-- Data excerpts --
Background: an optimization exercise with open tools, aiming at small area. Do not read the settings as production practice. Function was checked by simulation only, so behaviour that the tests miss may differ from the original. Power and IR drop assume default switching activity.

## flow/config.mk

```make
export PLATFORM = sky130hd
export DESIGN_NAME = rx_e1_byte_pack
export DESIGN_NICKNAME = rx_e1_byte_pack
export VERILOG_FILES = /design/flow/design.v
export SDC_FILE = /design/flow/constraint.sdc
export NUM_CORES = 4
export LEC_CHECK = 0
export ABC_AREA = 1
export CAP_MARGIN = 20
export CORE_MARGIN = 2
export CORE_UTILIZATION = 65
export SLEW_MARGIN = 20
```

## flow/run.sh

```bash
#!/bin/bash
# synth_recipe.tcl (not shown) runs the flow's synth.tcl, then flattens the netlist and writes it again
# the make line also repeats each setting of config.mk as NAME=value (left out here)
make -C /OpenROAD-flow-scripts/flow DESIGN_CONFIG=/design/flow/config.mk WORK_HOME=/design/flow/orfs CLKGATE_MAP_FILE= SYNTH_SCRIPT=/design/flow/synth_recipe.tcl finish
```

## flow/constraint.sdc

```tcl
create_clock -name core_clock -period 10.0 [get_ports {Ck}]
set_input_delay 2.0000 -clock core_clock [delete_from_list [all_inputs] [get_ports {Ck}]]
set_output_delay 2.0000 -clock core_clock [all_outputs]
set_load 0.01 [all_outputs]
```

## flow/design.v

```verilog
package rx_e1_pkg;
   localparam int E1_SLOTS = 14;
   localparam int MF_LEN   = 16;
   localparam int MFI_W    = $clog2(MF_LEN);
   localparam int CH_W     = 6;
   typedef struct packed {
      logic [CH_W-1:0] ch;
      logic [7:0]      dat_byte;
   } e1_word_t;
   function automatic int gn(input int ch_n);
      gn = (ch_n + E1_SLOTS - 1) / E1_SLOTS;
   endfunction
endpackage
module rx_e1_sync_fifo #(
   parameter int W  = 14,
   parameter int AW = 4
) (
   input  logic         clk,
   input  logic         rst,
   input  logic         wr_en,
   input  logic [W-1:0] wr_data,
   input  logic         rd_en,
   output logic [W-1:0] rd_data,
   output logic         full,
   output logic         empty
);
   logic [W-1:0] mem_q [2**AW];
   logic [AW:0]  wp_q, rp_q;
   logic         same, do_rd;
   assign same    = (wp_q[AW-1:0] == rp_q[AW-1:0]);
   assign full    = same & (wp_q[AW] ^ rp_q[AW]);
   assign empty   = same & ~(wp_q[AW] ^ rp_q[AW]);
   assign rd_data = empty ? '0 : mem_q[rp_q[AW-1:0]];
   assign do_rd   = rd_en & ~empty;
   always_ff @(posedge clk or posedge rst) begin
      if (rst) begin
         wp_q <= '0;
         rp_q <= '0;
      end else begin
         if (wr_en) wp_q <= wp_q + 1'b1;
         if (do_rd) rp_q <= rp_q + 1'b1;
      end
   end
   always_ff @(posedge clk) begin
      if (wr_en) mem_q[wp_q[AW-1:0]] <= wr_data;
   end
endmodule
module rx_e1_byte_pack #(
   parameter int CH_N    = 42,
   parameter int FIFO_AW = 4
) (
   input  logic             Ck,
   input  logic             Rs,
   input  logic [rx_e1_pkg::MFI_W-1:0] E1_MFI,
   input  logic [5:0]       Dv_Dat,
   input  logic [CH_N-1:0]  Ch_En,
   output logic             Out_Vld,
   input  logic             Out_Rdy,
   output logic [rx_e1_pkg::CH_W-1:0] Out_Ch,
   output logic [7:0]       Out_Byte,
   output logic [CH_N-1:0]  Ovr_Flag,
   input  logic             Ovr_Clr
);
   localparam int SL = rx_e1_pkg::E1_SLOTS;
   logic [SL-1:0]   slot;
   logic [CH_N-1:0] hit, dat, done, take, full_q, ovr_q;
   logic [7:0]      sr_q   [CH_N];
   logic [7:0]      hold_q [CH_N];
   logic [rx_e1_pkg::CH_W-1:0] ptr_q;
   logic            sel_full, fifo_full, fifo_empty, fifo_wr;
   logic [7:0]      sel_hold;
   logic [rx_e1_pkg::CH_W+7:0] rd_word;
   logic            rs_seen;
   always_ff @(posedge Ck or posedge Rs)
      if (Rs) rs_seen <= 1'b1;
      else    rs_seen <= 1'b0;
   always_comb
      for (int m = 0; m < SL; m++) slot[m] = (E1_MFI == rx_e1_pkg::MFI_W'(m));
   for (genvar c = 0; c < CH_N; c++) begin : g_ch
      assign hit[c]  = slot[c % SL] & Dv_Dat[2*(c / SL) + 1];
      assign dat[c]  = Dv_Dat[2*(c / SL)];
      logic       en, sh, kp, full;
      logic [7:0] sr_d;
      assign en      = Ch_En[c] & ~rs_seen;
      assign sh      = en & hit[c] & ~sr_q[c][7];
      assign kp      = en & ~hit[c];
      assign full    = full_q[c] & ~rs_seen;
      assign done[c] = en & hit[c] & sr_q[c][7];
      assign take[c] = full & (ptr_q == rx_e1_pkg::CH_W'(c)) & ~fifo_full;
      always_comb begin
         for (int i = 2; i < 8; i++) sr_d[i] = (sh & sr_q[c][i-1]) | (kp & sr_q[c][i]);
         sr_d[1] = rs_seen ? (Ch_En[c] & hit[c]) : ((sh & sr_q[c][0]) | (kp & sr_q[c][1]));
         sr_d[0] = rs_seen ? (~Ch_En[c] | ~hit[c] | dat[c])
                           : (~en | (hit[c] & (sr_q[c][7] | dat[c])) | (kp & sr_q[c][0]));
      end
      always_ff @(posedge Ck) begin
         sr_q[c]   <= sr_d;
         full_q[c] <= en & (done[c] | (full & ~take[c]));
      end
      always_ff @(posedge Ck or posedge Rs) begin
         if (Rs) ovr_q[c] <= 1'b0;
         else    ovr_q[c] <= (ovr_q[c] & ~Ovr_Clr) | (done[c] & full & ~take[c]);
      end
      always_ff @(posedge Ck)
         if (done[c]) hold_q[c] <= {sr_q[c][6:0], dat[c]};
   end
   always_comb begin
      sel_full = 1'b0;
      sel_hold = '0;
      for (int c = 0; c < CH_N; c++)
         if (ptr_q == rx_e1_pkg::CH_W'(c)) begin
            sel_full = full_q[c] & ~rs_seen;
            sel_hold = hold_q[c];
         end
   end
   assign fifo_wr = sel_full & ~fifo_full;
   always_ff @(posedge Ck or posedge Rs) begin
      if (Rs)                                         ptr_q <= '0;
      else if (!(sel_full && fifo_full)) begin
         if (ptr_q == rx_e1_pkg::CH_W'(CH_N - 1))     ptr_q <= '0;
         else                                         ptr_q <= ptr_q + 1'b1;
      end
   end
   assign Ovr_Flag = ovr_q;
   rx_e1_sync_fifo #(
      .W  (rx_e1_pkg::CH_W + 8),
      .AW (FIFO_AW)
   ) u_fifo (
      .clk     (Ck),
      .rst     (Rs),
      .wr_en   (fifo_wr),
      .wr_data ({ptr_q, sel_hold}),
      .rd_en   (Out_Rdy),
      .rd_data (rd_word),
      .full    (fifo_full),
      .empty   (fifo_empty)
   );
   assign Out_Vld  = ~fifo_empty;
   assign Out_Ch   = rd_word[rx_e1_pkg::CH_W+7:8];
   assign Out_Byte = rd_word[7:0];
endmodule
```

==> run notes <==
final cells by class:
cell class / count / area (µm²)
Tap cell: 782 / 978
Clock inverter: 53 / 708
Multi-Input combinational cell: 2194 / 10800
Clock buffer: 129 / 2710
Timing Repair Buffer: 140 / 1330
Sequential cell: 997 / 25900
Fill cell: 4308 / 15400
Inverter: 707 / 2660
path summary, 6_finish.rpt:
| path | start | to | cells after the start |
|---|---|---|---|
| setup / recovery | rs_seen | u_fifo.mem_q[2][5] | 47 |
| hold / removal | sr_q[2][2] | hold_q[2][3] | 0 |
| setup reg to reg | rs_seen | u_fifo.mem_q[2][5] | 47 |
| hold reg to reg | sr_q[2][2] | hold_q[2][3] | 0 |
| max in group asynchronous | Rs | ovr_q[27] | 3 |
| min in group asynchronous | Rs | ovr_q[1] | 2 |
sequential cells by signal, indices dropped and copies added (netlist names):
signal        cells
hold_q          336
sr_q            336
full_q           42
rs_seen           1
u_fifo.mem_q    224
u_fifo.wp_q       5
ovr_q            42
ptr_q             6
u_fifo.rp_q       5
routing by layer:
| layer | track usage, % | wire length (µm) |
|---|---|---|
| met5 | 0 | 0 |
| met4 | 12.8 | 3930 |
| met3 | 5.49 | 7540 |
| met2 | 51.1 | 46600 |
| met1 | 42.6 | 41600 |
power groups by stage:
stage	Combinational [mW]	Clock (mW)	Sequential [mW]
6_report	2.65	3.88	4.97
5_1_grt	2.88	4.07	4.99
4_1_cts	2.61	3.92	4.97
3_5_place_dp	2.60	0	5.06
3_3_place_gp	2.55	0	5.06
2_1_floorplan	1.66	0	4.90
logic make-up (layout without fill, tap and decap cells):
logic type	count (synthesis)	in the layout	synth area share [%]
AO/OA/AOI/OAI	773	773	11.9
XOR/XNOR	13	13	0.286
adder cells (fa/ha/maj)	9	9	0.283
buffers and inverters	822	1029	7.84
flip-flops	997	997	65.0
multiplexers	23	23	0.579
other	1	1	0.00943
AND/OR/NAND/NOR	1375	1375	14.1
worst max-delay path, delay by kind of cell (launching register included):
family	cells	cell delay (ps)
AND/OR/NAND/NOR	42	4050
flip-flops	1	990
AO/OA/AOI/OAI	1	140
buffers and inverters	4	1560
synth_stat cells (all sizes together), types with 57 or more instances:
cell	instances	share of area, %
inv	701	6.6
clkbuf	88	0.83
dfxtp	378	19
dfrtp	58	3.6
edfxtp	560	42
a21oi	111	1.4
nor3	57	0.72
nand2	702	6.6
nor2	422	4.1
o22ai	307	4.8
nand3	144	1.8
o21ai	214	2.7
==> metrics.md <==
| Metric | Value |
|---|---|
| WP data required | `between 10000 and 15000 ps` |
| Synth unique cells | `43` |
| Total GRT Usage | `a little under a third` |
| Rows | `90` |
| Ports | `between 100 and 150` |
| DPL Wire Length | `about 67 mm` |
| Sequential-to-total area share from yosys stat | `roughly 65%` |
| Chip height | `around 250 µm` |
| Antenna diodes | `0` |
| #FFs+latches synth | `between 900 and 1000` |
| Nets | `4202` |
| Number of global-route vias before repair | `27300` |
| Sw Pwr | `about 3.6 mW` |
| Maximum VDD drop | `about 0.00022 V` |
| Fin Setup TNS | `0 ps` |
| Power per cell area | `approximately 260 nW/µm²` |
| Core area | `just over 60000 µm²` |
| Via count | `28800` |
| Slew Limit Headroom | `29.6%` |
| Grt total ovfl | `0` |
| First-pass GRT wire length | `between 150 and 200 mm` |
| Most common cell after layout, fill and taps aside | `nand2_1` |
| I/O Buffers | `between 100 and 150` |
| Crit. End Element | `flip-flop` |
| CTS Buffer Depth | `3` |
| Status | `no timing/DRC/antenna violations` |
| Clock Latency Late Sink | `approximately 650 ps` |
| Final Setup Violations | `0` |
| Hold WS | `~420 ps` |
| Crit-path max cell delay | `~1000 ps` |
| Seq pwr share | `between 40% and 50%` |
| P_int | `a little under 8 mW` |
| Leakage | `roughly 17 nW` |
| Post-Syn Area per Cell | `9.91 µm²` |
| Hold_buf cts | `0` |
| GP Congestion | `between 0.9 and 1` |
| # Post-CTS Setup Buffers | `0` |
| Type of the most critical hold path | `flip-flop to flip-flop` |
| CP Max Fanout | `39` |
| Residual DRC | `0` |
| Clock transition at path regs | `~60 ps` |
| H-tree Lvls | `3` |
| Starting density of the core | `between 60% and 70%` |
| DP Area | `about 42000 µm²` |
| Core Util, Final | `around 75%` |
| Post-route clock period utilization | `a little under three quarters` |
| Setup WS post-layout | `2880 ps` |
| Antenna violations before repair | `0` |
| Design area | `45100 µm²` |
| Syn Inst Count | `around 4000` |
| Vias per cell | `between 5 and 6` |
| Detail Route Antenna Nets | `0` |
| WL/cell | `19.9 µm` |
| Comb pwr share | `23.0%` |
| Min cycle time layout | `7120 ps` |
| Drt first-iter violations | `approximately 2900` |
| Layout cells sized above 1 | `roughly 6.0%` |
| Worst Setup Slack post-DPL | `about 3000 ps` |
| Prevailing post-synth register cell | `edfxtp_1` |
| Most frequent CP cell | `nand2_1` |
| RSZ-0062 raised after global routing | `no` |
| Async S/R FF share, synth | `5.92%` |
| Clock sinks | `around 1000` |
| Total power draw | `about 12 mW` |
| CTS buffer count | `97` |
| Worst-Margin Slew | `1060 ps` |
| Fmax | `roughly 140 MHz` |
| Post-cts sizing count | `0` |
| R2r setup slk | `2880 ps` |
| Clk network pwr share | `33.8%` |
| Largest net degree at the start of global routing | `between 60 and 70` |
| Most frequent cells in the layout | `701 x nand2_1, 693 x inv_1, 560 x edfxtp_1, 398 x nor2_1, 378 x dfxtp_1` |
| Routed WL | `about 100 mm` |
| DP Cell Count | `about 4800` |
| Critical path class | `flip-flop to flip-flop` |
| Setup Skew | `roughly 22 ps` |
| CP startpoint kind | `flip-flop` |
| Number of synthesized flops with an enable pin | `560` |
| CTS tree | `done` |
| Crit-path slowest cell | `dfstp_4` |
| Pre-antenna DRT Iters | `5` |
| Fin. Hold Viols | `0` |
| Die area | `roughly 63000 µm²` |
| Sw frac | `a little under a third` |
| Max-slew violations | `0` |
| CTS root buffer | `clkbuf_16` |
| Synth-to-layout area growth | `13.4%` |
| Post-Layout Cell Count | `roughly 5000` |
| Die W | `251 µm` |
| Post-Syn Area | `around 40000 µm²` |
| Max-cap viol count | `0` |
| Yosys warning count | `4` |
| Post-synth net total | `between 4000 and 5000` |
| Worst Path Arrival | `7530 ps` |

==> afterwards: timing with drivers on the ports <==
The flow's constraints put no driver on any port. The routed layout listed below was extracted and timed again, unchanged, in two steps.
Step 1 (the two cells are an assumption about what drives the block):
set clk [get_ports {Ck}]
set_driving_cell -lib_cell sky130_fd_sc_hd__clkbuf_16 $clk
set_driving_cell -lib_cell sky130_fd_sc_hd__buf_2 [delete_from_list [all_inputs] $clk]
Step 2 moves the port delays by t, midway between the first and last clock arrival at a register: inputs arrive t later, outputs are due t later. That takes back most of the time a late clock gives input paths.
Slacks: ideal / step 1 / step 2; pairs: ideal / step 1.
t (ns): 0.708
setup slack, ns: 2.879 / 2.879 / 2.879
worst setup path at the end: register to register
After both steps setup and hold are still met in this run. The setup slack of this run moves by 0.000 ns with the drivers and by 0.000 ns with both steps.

-- TASK BRIEF --
Show each line in the data where the string "Number" appears.

-- RESULT BELOW --
| Number of global-route vias before repair | `27300` |
| Number of synthesized flops with an enable pin | `560` |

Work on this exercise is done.